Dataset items
[Start of section]

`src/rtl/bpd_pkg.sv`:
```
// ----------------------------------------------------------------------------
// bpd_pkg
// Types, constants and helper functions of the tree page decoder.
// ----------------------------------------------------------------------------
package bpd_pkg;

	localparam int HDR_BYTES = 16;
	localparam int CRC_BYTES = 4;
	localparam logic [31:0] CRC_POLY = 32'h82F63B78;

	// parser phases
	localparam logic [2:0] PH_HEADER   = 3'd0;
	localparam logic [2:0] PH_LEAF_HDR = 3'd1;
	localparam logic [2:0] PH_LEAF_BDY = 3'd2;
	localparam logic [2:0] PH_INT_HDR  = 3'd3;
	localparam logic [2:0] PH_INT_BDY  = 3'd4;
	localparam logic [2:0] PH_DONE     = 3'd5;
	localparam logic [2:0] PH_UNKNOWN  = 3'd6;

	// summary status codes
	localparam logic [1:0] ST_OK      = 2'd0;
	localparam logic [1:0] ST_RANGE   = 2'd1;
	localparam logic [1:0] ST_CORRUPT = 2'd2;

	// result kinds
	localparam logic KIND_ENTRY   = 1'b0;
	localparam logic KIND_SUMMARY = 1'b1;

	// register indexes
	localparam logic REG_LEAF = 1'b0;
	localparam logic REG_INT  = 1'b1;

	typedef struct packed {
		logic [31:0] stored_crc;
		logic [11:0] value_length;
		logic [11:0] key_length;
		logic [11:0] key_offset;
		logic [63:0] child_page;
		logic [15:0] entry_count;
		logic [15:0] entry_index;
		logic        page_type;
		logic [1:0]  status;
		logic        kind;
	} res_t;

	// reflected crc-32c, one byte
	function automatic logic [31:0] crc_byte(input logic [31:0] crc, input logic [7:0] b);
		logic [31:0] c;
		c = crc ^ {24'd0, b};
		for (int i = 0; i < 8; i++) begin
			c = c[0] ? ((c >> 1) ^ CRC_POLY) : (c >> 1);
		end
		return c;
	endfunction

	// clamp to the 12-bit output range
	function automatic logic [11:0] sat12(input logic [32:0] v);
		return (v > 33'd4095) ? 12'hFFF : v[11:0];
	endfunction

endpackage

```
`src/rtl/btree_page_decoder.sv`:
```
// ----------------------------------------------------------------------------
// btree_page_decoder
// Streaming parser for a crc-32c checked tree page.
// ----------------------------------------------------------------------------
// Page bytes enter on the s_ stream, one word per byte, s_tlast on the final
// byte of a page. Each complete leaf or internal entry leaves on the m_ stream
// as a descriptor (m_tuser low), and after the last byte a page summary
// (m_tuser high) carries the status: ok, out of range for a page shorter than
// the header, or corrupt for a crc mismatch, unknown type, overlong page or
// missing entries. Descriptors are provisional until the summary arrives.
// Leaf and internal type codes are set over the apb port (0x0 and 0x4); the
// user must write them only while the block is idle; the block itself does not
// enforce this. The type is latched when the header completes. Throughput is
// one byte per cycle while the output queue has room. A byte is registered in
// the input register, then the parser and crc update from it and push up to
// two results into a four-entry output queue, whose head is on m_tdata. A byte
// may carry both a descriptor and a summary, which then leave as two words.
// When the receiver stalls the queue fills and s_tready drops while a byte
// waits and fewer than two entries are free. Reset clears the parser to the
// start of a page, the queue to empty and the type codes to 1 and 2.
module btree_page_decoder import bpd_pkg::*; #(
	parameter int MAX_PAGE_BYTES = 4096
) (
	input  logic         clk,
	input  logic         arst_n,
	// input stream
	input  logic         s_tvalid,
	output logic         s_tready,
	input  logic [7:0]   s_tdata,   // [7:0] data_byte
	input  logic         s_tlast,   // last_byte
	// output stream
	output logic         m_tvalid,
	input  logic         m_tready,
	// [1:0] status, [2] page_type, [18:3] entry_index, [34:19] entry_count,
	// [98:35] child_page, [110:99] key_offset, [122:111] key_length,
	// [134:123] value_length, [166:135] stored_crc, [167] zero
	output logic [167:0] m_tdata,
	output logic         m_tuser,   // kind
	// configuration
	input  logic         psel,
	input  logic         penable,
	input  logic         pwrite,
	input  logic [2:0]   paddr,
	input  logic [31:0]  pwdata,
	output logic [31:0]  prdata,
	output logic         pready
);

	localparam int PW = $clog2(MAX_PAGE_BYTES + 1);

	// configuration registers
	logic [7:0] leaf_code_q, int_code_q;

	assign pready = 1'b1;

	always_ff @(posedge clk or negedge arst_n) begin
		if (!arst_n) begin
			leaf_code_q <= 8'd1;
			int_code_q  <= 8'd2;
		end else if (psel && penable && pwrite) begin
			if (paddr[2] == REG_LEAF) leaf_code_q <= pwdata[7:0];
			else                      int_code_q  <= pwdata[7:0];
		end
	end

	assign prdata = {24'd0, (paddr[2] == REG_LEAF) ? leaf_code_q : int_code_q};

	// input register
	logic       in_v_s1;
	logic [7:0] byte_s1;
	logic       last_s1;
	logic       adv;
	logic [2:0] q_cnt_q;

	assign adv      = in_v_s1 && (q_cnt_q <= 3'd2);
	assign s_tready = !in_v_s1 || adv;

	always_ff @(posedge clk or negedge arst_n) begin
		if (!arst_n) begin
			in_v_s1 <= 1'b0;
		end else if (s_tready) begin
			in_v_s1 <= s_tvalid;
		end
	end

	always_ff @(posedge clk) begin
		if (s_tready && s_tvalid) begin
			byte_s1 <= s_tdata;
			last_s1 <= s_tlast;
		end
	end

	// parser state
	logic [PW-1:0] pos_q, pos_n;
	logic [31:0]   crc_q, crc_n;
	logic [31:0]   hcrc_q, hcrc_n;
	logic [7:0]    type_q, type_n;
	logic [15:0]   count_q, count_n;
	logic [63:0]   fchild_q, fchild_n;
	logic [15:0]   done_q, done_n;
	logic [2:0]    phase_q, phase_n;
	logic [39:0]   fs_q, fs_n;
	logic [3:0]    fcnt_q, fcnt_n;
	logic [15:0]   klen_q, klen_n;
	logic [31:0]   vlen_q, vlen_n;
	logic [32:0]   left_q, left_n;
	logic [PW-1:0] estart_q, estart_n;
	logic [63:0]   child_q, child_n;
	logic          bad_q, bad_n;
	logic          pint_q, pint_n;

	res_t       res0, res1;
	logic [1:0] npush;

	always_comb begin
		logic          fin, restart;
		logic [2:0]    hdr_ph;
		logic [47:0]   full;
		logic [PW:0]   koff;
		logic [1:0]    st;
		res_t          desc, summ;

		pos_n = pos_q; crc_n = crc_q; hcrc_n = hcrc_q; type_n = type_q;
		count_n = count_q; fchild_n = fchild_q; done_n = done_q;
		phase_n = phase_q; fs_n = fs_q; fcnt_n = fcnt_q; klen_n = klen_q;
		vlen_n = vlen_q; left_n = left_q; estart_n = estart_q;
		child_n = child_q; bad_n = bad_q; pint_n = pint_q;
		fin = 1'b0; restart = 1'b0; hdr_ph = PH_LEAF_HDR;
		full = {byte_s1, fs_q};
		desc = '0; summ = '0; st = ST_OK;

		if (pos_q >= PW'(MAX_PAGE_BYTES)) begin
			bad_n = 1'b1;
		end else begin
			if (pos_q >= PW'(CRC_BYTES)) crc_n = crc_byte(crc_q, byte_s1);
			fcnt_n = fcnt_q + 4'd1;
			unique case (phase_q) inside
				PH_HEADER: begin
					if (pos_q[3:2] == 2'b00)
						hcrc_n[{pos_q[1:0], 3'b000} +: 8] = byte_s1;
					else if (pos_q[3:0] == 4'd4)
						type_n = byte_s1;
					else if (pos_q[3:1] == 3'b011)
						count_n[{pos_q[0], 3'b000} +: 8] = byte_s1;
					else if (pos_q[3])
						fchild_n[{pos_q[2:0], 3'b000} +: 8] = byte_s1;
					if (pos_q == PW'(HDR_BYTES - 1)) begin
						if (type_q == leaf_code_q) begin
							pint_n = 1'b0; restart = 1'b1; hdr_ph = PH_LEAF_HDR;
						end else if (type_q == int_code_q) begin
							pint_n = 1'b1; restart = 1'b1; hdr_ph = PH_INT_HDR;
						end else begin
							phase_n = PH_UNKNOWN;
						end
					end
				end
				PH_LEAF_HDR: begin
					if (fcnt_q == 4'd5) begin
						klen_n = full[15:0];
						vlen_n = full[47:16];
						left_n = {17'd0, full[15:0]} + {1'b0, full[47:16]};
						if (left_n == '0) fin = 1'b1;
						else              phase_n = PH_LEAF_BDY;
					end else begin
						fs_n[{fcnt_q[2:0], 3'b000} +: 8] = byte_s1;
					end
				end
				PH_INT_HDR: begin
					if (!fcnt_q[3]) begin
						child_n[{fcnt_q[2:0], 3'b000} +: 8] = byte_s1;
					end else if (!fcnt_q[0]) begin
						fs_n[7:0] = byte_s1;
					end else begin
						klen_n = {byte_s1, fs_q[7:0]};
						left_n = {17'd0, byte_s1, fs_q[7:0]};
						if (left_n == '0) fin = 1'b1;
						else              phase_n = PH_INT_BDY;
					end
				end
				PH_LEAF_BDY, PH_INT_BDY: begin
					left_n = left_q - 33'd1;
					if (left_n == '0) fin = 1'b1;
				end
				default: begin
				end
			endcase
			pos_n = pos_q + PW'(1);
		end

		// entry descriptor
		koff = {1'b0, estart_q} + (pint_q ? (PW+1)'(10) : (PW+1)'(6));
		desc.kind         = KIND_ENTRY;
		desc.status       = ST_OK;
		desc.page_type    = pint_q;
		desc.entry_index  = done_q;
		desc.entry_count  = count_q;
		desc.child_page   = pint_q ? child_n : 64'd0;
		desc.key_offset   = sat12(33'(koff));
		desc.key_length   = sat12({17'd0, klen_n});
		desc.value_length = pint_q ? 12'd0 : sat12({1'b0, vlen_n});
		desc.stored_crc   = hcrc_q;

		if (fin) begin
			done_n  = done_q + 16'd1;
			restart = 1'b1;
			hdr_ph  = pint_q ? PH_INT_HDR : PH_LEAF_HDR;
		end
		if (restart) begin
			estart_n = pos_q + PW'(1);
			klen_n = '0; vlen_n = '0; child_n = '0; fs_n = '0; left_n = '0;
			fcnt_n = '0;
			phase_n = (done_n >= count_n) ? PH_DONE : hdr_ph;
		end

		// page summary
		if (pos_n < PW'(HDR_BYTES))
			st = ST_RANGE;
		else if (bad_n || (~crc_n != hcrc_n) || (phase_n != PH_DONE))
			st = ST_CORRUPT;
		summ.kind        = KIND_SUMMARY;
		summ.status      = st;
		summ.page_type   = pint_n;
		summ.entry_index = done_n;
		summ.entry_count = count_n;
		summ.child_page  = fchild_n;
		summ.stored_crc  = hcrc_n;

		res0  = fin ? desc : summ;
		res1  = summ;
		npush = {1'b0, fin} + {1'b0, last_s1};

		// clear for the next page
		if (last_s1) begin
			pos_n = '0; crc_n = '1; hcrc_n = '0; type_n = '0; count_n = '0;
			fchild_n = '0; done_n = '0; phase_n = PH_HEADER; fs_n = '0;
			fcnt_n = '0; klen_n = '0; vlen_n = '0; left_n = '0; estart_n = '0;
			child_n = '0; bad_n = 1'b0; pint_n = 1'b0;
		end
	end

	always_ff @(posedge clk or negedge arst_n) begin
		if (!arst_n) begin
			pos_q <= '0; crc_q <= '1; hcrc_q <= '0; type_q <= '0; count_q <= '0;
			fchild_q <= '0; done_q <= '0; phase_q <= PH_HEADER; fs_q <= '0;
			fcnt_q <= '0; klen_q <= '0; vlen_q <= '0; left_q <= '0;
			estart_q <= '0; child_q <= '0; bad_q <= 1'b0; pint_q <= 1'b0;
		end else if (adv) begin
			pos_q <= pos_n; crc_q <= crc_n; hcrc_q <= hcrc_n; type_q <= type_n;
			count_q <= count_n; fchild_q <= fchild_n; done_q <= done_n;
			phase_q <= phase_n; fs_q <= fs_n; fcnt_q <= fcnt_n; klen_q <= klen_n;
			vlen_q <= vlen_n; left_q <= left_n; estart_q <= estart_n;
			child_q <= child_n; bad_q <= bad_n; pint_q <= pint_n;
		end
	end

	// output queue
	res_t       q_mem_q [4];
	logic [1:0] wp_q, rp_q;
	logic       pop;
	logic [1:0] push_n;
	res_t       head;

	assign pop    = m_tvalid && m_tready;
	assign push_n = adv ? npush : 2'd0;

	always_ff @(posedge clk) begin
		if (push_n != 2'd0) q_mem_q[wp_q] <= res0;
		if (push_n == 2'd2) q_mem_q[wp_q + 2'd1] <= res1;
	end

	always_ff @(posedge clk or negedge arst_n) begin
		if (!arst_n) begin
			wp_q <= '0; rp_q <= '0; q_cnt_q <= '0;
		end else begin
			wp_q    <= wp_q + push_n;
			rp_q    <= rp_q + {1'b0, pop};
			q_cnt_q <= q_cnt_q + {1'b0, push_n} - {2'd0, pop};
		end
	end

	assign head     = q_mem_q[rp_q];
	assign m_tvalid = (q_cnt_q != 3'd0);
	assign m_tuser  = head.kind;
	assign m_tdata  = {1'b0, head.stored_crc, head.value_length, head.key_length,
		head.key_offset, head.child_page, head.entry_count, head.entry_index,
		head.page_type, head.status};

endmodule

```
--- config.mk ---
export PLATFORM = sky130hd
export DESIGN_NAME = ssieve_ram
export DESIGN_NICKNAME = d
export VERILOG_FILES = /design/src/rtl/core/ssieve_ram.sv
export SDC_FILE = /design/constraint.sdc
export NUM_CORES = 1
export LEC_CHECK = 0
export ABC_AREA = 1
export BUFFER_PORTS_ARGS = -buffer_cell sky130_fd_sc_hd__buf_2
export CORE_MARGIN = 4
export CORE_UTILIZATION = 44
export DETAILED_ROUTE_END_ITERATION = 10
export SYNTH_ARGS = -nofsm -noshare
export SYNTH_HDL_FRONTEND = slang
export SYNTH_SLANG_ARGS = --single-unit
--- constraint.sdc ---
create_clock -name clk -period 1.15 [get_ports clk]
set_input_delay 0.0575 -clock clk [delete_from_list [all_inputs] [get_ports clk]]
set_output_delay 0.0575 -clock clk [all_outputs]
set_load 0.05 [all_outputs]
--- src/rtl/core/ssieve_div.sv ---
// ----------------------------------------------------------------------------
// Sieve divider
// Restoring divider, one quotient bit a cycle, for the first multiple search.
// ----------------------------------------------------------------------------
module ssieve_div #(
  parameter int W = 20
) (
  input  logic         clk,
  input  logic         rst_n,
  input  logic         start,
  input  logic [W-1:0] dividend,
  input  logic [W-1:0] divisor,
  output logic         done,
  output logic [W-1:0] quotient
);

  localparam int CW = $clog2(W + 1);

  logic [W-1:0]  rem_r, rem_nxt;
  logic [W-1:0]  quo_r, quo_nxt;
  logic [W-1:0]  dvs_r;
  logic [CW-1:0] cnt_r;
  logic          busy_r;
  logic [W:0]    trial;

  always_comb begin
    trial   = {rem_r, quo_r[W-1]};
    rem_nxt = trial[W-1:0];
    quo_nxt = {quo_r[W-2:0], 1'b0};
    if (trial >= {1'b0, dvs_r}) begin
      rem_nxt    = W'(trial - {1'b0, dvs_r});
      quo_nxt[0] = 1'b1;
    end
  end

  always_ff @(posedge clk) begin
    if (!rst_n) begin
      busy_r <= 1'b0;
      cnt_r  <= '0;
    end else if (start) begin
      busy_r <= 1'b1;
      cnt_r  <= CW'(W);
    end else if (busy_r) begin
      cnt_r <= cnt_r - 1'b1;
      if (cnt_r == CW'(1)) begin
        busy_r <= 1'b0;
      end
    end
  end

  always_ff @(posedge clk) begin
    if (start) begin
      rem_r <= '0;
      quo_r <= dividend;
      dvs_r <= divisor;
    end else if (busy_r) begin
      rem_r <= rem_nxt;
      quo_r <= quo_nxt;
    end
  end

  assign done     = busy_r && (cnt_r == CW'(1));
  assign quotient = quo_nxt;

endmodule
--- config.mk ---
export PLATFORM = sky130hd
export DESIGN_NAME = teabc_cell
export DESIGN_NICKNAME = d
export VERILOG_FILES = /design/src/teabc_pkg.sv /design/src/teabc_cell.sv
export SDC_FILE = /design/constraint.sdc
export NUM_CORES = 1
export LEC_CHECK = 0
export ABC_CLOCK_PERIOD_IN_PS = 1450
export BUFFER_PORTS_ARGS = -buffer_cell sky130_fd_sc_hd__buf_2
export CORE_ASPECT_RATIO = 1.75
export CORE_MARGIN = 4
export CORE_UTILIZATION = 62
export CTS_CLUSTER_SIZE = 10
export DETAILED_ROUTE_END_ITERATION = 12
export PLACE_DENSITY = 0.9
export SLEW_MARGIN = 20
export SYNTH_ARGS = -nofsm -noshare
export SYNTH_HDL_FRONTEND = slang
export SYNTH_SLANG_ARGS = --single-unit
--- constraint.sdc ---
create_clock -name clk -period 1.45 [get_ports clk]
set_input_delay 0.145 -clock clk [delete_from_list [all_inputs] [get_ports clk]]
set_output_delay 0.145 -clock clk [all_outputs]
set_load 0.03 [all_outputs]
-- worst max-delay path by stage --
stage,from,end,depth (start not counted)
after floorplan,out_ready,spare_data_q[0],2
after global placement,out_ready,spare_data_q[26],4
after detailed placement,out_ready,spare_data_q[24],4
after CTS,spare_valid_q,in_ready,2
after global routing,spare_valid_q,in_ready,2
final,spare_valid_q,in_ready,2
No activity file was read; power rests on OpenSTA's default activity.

[End of section]

TASK INSTRUCTIONS: Find the word "quotient" in the records. Copy every line it appears in.

ANSWER TO THE PROBLEM:
// Restoring divider, one quotient bit a cycle, for the first multiple search.
  output logic [W-1:0] quotient
  assign quotient = quo_nxt;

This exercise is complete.